(Recorded data)
::::::::::

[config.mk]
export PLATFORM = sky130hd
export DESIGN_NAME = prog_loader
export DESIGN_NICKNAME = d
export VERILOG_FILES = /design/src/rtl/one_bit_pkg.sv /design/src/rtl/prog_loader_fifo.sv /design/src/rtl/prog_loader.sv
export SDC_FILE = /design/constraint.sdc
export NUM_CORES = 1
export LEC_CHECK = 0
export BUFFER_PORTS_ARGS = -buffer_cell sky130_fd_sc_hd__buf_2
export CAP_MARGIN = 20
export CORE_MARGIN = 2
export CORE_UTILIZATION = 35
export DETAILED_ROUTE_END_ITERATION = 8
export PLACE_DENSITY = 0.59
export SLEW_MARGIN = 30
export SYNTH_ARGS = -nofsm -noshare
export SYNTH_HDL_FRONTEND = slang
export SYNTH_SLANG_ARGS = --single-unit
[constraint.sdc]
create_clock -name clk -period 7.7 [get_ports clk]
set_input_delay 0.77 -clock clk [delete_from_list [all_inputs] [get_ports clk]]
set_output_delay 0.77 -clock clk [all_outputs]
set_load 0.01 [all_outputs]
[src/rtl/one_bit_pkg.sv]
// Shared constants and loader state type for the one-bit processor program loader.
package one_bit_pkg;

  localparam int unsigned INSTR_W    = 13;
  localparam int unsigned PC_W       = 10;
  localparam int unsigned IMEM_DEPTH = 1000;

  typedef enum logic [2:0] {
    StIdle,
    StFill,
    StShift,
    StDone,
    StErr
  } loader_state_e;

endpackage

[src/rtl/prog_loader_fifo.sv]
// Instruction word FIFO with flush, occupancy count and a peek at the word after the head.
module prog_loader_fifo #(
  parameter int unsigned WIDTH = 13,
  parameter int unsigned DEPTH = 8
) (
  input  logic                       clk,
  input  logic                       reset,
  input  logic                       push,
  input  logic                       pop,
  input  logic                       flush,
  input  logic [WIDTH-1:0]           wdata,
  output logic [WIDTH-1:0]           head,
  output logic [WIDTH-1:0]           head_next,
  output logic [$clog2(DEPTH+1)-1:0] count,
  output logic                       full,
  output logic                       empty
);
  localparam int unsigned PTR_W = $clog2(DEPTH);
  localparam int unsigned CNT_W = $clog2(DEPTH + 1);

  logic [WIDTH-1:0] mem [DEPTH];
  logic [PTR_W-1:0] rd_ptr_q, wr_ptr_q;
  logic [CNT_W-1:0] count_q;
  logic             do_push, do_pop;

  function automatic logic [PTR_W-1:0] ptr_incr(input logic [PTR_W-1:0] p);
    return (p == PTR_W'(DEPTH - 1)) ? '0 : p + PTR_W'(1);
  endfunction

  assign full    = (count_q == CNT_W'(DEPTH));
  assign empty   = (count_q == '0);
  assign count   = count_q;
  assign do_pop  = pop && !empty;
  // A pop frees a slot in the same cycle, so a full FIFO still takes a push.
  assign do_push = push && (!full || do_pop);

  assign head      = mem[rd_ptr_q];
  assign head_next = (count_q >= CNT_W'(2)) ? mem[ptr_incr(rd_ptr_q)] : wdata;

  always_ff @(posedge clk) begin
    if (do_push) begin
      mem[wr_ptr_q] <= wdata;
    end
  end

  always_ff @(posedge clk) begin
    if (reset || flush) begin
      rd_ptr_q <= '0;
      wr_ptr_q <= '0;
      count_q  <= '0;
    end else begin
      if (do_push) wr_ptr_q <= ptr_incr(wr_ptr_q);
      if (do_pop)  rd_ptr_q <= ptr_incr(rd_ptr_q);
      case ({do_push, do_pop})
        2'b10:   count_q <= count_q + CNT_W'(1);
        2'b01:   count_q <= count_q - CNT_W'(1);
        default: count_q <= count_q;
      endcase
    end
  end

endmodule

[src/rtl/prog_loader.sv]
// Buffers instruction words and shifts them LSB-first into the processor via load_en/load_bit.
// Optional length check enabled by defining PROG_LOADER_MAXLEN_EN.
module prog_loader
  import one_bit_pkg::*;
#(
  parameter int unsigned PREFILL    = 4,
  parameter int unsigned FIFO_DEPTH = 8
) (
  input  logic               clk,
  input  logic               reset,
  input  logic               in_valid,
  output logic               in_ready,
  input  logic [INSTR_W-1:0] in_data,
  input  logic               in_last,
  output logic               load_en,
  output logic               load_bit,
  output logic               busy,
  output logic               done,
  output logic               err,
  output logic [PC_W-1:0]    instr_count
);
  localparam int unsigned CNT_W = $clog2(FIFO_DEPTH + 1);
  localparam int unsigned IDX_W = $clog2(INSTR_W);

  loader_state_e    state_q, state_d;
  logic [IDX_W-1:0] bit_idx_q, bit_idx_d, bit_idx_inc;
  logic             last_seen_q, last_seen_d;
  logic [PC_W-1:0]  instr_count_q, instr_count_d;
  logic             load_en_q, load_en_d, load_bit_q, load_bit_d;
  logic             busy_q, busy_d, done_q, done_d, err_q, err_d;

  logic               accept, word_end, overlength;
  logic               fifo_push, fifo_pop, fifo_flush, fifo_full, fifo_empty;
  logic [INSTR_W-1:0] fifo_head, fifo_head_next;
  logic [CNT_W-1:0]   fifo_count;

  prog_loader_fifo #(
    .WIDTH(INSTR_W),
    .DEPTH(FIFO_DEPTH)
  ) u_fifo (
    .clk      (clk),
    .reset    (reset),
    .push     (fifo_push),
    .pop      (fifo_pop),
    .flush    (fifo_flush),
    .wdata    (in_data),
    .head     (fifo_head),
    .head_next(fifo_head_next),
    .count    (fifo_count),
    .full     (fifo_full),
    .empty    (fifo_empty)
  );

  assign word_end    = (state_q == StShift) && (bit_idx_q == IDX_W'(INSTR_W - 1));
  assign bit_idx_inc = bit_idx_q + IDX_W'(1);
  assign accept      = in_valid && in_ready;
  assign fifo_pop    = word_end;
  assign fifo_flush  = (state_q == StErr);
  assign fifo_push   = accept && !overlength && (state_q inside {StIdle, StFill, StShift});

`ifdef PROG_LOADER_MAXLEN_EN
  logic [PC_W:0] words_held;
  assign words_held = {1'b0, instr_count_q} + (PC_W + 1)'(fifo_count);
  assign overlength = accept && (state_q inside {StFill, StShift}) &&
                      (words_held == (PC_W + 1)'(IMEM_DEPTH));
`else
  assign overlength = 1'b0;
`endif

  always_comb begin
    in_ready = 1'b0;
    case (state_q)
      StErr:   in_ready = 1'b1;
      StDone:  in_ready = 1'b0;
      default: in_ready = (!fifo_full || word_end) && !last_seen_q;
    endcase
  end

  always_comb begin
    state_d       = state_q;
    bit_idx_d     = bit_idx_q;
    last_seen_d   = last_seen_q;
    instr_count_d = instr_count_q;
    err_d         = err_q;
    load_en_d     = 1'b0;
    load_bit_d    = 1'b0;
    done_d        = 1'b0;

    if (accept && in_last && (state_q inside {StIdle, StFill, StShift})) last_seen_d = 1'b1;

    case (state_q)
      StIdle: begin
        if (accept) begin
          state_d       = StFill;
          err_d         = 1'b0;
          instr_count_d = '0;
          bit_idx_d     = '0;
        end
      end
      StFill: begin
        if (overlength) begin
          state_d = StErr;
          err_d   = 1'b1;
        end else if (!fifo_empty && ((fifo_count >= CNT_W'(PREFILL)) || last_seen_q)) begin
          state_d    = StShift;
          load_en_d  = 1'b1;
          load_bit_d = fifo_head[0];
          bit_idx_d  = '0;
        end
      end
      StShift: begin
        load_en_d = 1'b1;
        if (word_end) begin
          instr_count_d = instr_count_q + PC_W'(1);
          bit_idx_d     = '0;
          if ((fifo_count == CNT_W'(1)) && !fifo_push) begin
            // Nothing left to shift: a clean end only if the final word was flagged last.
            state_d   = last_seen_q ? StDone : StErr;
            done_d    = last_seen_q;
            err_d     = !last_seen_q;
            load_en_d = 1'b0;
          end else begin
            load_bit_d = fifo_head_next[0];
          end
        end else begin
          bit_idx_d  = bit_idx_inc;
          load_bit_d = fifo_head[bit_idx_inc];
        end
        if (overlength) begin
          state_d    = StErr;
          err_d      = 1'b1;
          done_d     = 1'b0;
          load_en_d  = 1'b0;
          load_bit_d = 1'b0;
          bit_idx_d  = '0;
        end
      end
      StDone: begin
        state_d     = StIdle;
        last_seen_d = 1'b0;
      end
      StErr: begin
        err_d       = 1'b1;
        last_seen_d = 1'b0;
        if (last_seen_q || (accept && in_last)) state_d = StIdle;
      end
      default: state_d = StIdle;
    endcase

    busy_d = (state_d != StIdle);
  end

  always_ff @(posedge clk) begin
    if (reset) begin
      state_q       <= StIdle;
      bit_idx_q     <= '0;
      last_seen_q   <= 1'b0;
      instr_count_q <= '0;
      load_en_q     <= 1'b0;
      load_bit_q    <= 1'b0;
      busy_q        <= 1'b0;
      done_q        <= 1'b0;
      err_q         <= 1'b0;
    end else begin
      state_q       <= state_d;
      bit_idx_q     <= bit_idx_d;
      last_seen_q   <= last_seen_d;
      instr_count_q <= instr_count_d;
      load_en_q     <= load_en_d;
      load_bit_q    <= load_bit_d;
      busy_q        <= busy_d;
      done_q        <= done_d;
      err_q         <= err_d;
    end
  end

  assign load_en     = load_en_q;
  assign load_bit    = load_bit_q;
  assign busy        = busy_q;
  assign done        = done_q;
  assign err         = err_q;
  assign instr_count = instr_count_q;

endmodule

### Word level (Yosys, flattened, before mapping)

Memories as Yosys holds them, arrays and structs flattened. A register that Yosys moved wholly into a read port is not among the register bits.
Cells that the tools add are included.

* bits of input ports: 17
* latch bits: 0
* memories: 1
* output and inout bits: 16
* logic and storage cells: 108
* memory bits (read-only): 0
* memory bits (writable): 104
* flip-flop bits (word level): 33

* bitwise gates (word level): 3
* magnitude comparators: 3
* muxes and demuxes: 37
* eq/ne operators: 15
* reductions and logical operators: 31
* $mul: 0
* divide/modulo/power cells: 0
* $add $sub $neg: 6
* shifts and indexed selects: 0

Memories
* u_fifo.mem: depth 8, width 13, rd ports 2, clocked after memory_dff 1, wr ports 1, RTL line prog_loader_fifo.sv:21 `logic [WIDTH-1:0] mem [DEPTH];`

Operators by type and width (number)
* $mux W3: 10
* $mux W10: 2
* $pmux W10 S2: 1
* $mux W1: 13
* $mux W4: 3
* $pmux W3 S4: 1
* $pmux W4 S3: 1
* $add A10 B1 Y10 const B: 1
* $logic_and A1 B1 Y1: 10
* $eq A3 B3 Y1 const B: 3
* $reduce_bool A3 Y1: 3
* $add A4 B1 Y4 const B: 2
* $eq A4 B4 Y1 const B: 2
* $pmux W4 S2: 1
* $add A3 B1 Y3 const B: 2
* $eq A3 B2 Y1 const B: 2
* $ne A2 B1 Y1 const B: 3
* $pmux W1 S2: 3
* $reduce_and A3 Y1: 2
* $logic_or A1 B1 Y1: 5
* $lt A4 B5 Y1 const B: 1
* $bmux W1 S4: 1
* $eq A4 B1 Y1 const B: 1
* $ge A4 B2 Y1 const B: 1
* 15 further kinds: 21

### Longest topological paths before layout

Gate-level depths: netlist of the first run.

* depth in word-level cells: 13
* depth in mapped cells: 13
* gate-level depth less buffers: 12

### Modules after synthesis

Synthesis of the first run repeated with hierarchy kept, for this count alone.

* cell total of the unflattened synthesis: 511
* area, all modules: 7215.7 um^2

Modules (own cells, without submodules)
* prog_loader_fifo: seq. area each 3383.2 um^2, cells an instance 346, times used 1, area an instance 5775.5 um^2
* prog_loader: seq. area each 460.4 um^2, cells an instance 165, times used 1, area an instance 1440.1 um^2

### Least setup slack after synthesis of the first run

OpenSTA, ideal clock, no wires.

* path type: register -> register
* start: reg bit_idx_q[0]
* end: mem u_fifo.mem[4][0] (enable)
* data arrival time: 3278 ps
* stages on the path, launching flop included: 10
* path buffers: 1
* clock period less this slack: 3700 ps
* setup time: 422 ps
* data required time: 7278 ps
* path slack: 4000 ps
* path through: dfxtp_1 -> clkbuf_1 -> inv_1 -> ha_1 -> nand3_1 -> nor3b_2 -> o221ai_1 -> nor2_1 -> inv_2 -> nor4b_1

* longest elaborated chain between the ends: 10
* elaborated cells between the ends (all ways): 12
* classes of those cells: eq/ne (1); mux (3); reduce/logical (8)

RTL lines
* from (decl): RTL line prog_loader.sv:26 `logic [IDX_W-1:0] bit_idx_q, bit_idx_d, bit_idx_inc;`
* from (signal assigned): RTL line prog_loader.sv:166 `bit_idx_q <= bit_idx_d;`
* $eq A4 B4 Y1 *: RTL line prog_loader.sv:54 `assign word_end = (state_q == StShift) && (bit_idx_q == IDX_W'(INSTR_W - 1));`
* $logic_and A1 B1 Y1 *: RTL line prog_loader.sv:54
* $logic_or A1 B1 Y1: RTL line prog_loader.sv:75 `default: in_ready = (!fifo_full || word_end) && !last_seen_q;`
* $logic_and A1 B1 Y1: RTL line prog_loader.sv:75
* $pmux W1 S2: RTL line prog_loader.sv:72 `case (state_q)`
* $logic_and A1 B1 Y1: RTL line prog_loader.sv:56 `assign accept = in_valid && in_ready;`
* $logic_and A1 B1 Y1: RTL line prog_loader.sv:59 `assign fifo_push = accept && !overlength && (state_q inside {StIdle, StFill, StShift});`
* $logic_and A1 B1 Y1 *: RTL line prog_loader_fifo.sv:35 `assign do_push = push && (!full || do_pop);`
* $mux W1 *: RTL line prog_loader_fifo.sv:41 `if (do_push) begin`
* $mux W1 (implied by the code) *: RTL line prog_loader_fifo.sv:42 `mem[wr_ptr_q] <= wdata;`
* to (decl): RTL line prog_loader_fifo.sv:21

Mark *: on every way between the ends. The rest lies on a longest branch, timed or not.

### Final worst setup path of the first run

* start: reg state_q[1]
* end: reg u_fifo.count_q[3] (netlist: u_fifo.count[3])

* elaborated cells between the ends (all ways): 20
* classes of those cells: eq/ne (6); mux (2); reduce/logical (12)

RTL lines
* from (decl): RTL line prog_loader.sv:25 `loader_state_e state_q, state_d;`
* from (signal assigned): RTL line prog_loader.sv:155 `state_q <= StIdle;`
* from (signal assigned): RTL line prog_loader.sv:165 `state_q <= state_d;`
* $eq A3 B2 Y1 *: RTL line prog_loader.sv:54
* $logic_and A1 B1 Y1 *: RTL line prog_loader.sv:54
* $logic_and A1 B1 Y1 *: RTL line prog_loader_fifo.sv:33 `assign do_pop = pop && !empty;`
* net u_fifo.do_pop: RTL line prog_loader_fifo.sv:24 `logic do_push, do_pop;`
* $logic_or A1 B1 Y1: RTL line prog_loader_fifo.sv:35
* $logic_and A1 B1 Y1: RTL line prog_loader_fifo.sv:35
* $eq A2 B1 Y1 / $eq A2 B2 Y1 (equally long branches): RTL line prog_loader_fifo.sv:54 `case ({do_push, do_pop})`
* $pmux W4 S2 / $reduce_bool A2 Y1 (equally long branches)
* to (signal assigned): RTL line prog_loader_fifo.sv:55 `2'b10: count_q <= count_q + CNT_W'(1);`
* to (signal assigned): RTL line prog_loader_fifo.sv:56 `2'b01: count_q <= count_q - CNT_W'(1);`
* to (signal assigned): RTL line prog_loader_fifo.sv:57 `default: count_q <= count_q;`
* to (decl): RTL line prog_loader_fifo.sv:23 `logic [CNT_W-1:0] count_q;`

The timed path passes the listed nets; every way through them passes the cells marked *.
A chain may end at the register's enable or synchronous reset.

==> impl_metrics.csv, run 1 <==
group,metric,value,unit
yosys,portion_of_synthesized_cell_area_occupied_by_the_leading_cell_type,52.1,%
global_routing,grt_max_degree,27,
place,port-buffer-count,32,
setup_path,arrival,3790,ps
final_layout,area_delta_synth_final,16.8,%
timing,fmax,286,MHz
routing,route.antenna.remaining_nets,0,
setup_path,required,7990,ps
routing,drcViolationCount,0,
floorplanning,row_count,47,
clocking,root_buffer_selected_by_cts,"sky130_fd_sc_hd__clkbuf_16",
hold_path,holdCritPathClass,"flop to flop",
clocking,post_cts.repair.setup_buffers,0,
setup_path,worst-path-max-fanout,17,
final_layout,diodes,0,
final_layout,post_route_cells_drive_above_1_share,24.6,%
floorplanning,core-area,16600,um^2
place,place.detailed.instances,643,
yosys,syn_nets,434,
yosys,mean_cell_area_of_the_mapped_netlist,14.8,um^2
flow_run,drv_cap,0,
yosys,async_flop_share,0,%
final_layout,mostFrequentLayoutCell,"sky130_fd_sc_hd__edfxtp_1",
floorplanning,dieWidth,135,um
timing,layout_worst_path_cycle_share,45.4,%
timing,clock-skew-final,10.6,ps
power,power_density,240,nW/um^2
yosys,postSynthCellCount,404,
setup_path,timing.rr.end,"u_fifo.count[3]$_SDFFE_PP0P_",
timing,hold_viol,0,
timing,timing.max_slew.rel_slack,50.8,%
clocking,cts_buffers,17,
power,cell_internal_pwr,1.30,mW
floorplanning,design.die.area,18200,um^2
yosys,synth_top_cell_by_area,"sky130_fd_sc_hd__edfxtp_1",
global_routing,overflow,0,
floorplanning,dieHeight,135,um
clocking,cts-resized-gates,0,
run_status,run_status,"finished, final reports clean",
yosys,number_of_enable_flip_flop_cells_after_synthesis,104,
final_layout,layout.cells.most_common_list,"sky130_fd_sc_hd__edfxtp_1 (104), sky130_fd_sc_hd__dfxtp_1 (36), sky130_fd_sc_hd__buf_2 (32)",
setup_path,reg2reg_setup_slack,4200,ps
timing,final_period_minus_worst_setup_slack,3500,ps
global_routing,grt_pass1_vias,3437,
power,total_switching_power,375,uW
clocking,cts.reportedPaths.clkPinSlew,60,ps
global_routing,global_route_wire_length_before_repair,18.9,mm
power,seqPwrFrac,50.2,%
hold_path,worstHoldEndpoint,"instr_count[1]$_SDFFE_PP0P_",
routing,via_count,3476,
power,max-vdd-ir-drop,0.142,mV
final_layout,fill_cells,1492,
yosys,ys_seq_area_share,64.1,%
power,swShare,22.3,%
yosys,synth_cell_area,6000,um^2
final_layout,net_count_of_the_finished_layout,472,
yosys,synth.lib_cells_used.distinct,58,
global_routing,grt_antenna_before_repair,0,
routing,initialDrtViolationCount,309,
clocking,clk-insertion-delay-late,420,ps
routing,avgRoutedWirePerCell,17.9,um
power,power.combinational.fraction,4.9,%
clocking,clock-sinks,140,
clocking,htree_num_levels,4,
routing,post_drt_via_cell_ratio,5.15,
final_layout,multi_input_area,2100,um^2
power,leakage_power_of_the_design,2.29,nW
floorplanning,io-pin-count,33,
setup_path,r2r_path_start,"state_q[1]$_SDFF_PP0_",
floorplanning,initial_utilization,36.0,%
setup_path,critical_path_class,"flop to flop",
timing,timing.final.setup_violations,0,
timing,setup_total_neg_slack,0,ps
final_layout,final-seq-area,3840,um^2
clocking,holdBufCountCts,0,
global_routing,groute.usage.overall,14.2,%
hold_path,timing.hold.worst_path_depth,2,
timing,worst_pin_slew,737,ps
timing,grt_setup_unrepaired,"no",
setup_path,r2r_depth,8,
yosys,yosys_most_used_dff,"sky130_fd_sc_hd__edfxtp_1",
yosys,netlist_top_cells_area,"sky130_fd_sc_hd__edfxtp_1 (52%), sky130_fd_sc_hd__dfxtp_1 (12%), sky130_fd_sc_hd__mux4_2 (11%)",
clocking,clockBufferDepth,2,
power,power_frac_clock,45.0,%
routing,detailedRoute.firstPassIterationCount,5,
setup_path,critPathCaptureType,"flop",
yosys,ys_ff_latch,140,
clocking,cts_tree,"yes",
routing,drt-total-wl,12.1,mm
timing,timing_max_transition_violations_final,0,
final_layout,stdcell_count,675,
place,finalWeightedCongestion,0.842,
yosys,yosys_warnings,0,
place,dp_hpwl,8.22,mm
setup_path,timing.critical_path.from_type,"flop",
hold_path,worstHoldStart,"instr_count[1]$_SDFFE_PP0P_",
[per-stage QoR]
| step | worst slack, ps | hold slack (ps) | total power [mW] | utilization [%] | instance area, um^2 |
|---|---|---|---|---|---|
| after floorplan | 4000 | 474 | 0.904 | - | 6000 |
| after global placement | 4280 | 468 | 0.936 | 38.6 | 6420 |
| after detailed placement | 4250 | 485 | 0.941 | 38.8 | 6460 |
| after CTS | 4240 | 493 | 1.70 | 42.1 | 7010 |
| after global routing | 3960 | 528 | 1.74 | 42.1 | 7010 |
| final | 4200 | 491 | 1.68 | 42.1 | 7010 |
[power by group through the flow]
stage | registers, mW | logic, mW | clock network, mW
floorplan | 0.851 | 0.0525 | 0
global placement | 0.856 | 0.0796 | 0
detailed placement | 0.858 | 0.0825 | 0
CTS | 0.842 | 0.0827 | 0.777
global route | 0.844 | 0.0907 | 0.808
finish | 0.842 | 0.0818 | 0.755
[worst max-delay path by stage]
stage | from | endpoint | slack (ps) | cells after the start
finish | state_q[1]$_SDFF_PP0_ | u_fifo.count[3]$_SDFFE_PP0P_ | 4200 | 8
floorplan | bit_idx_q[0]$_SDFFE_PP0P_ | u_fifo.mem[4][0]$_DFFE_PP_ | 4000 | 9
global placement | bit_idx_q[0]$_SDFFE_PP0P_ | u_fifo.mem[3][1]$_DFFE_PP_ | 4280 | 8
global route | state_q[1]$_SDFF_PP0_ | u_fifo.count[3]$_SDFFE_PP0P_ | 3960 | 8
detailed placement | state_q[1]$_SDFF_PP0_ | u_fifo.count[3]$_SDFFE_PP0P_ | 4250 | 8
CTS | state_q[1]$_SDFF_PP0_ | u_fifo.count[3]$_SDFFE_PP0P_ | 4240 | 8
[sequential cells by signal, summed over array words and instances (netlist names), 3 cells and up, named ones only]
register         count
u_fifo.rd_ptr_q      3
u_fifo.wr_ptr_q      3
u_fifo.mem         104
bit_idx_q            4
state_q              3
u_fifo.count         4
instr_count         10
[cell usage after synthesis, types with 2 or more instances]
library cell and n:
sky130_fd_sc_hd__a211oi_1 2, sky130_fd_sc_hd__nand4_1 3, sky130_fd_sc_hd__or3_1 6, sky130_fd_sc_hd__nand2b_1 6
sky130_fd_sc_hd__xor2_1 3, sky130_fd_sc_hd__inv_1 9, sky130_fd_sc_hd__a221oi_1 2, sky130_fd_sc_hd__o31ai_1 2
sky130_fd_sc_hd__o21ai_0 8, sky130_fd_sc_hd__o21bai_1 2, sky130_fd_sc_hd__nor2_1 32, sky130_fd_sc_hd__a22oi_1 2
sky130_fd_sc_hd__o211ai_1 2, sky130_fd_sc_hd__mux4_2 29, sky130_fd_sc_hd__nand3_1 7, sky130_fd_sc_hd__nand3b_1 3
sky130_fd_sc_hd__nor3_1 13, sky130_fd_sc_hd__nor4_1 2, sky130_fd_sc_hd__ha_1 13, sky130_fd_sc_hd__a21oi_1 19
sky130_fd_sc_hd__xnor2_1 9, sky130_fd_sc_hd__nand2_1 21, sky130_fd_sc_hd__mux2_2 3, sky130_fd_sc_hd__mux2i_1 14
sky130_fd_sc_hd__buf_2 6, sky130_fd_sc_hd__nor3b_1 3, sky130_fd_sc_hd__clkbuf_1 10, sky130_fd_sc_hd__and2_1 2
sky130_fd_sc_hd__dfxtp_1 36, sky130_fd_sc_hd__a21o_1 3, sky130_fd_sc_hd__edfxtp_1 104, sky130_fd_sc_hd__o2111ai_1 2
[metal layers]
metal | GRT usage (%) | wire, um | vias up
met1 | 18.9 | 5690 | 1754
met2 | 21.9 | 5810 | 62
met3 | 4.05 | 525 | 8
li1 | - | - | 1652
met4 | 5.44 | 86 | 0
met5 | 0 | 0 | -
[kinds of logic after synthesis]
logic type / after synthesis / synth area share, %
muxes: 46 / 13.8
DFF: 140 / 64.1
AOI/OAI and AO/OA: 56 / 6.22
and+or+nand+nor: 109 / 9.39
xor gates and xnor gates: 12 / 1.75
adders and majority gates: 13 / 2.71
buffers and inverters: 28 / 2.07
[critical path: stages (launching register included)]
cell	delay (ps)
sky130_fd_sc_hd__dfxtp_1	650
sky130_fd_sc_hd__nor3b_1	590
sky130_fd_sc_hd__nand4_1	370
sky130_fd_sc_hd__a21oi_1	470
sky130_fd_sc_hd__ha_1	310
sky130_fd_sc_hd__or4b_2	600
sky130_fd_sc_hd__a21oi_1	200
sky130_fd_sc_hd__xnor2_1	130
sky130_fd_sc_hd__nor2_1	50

::::::::::

__Assigned task__: Return the entries above unchanged, starting at the first line and stopping after the line with "export CAP_MARGIN = 20".

__Answer to this task__:
[config.mk]
export PLATFORM = sky130hd
export DESIGN_NAME = prog_loader
export DESIGN_NICKNAME = d
export VERILOG_FILES = /design/src/rtl/one_bit_pkg.sv /design/src/rtl/prog_loader_fifo.sv /design/src/rtl/prog_loader.sv
export SDC_FILE = /design/constraint.sdc
export NUM_CORES = 1
export LEC_CHECK = 0
export BUFFER_PORTS_ARGS = -buffer_cell sky130_fd_sc_hd__buf_2
export CAP_MARGIN = 20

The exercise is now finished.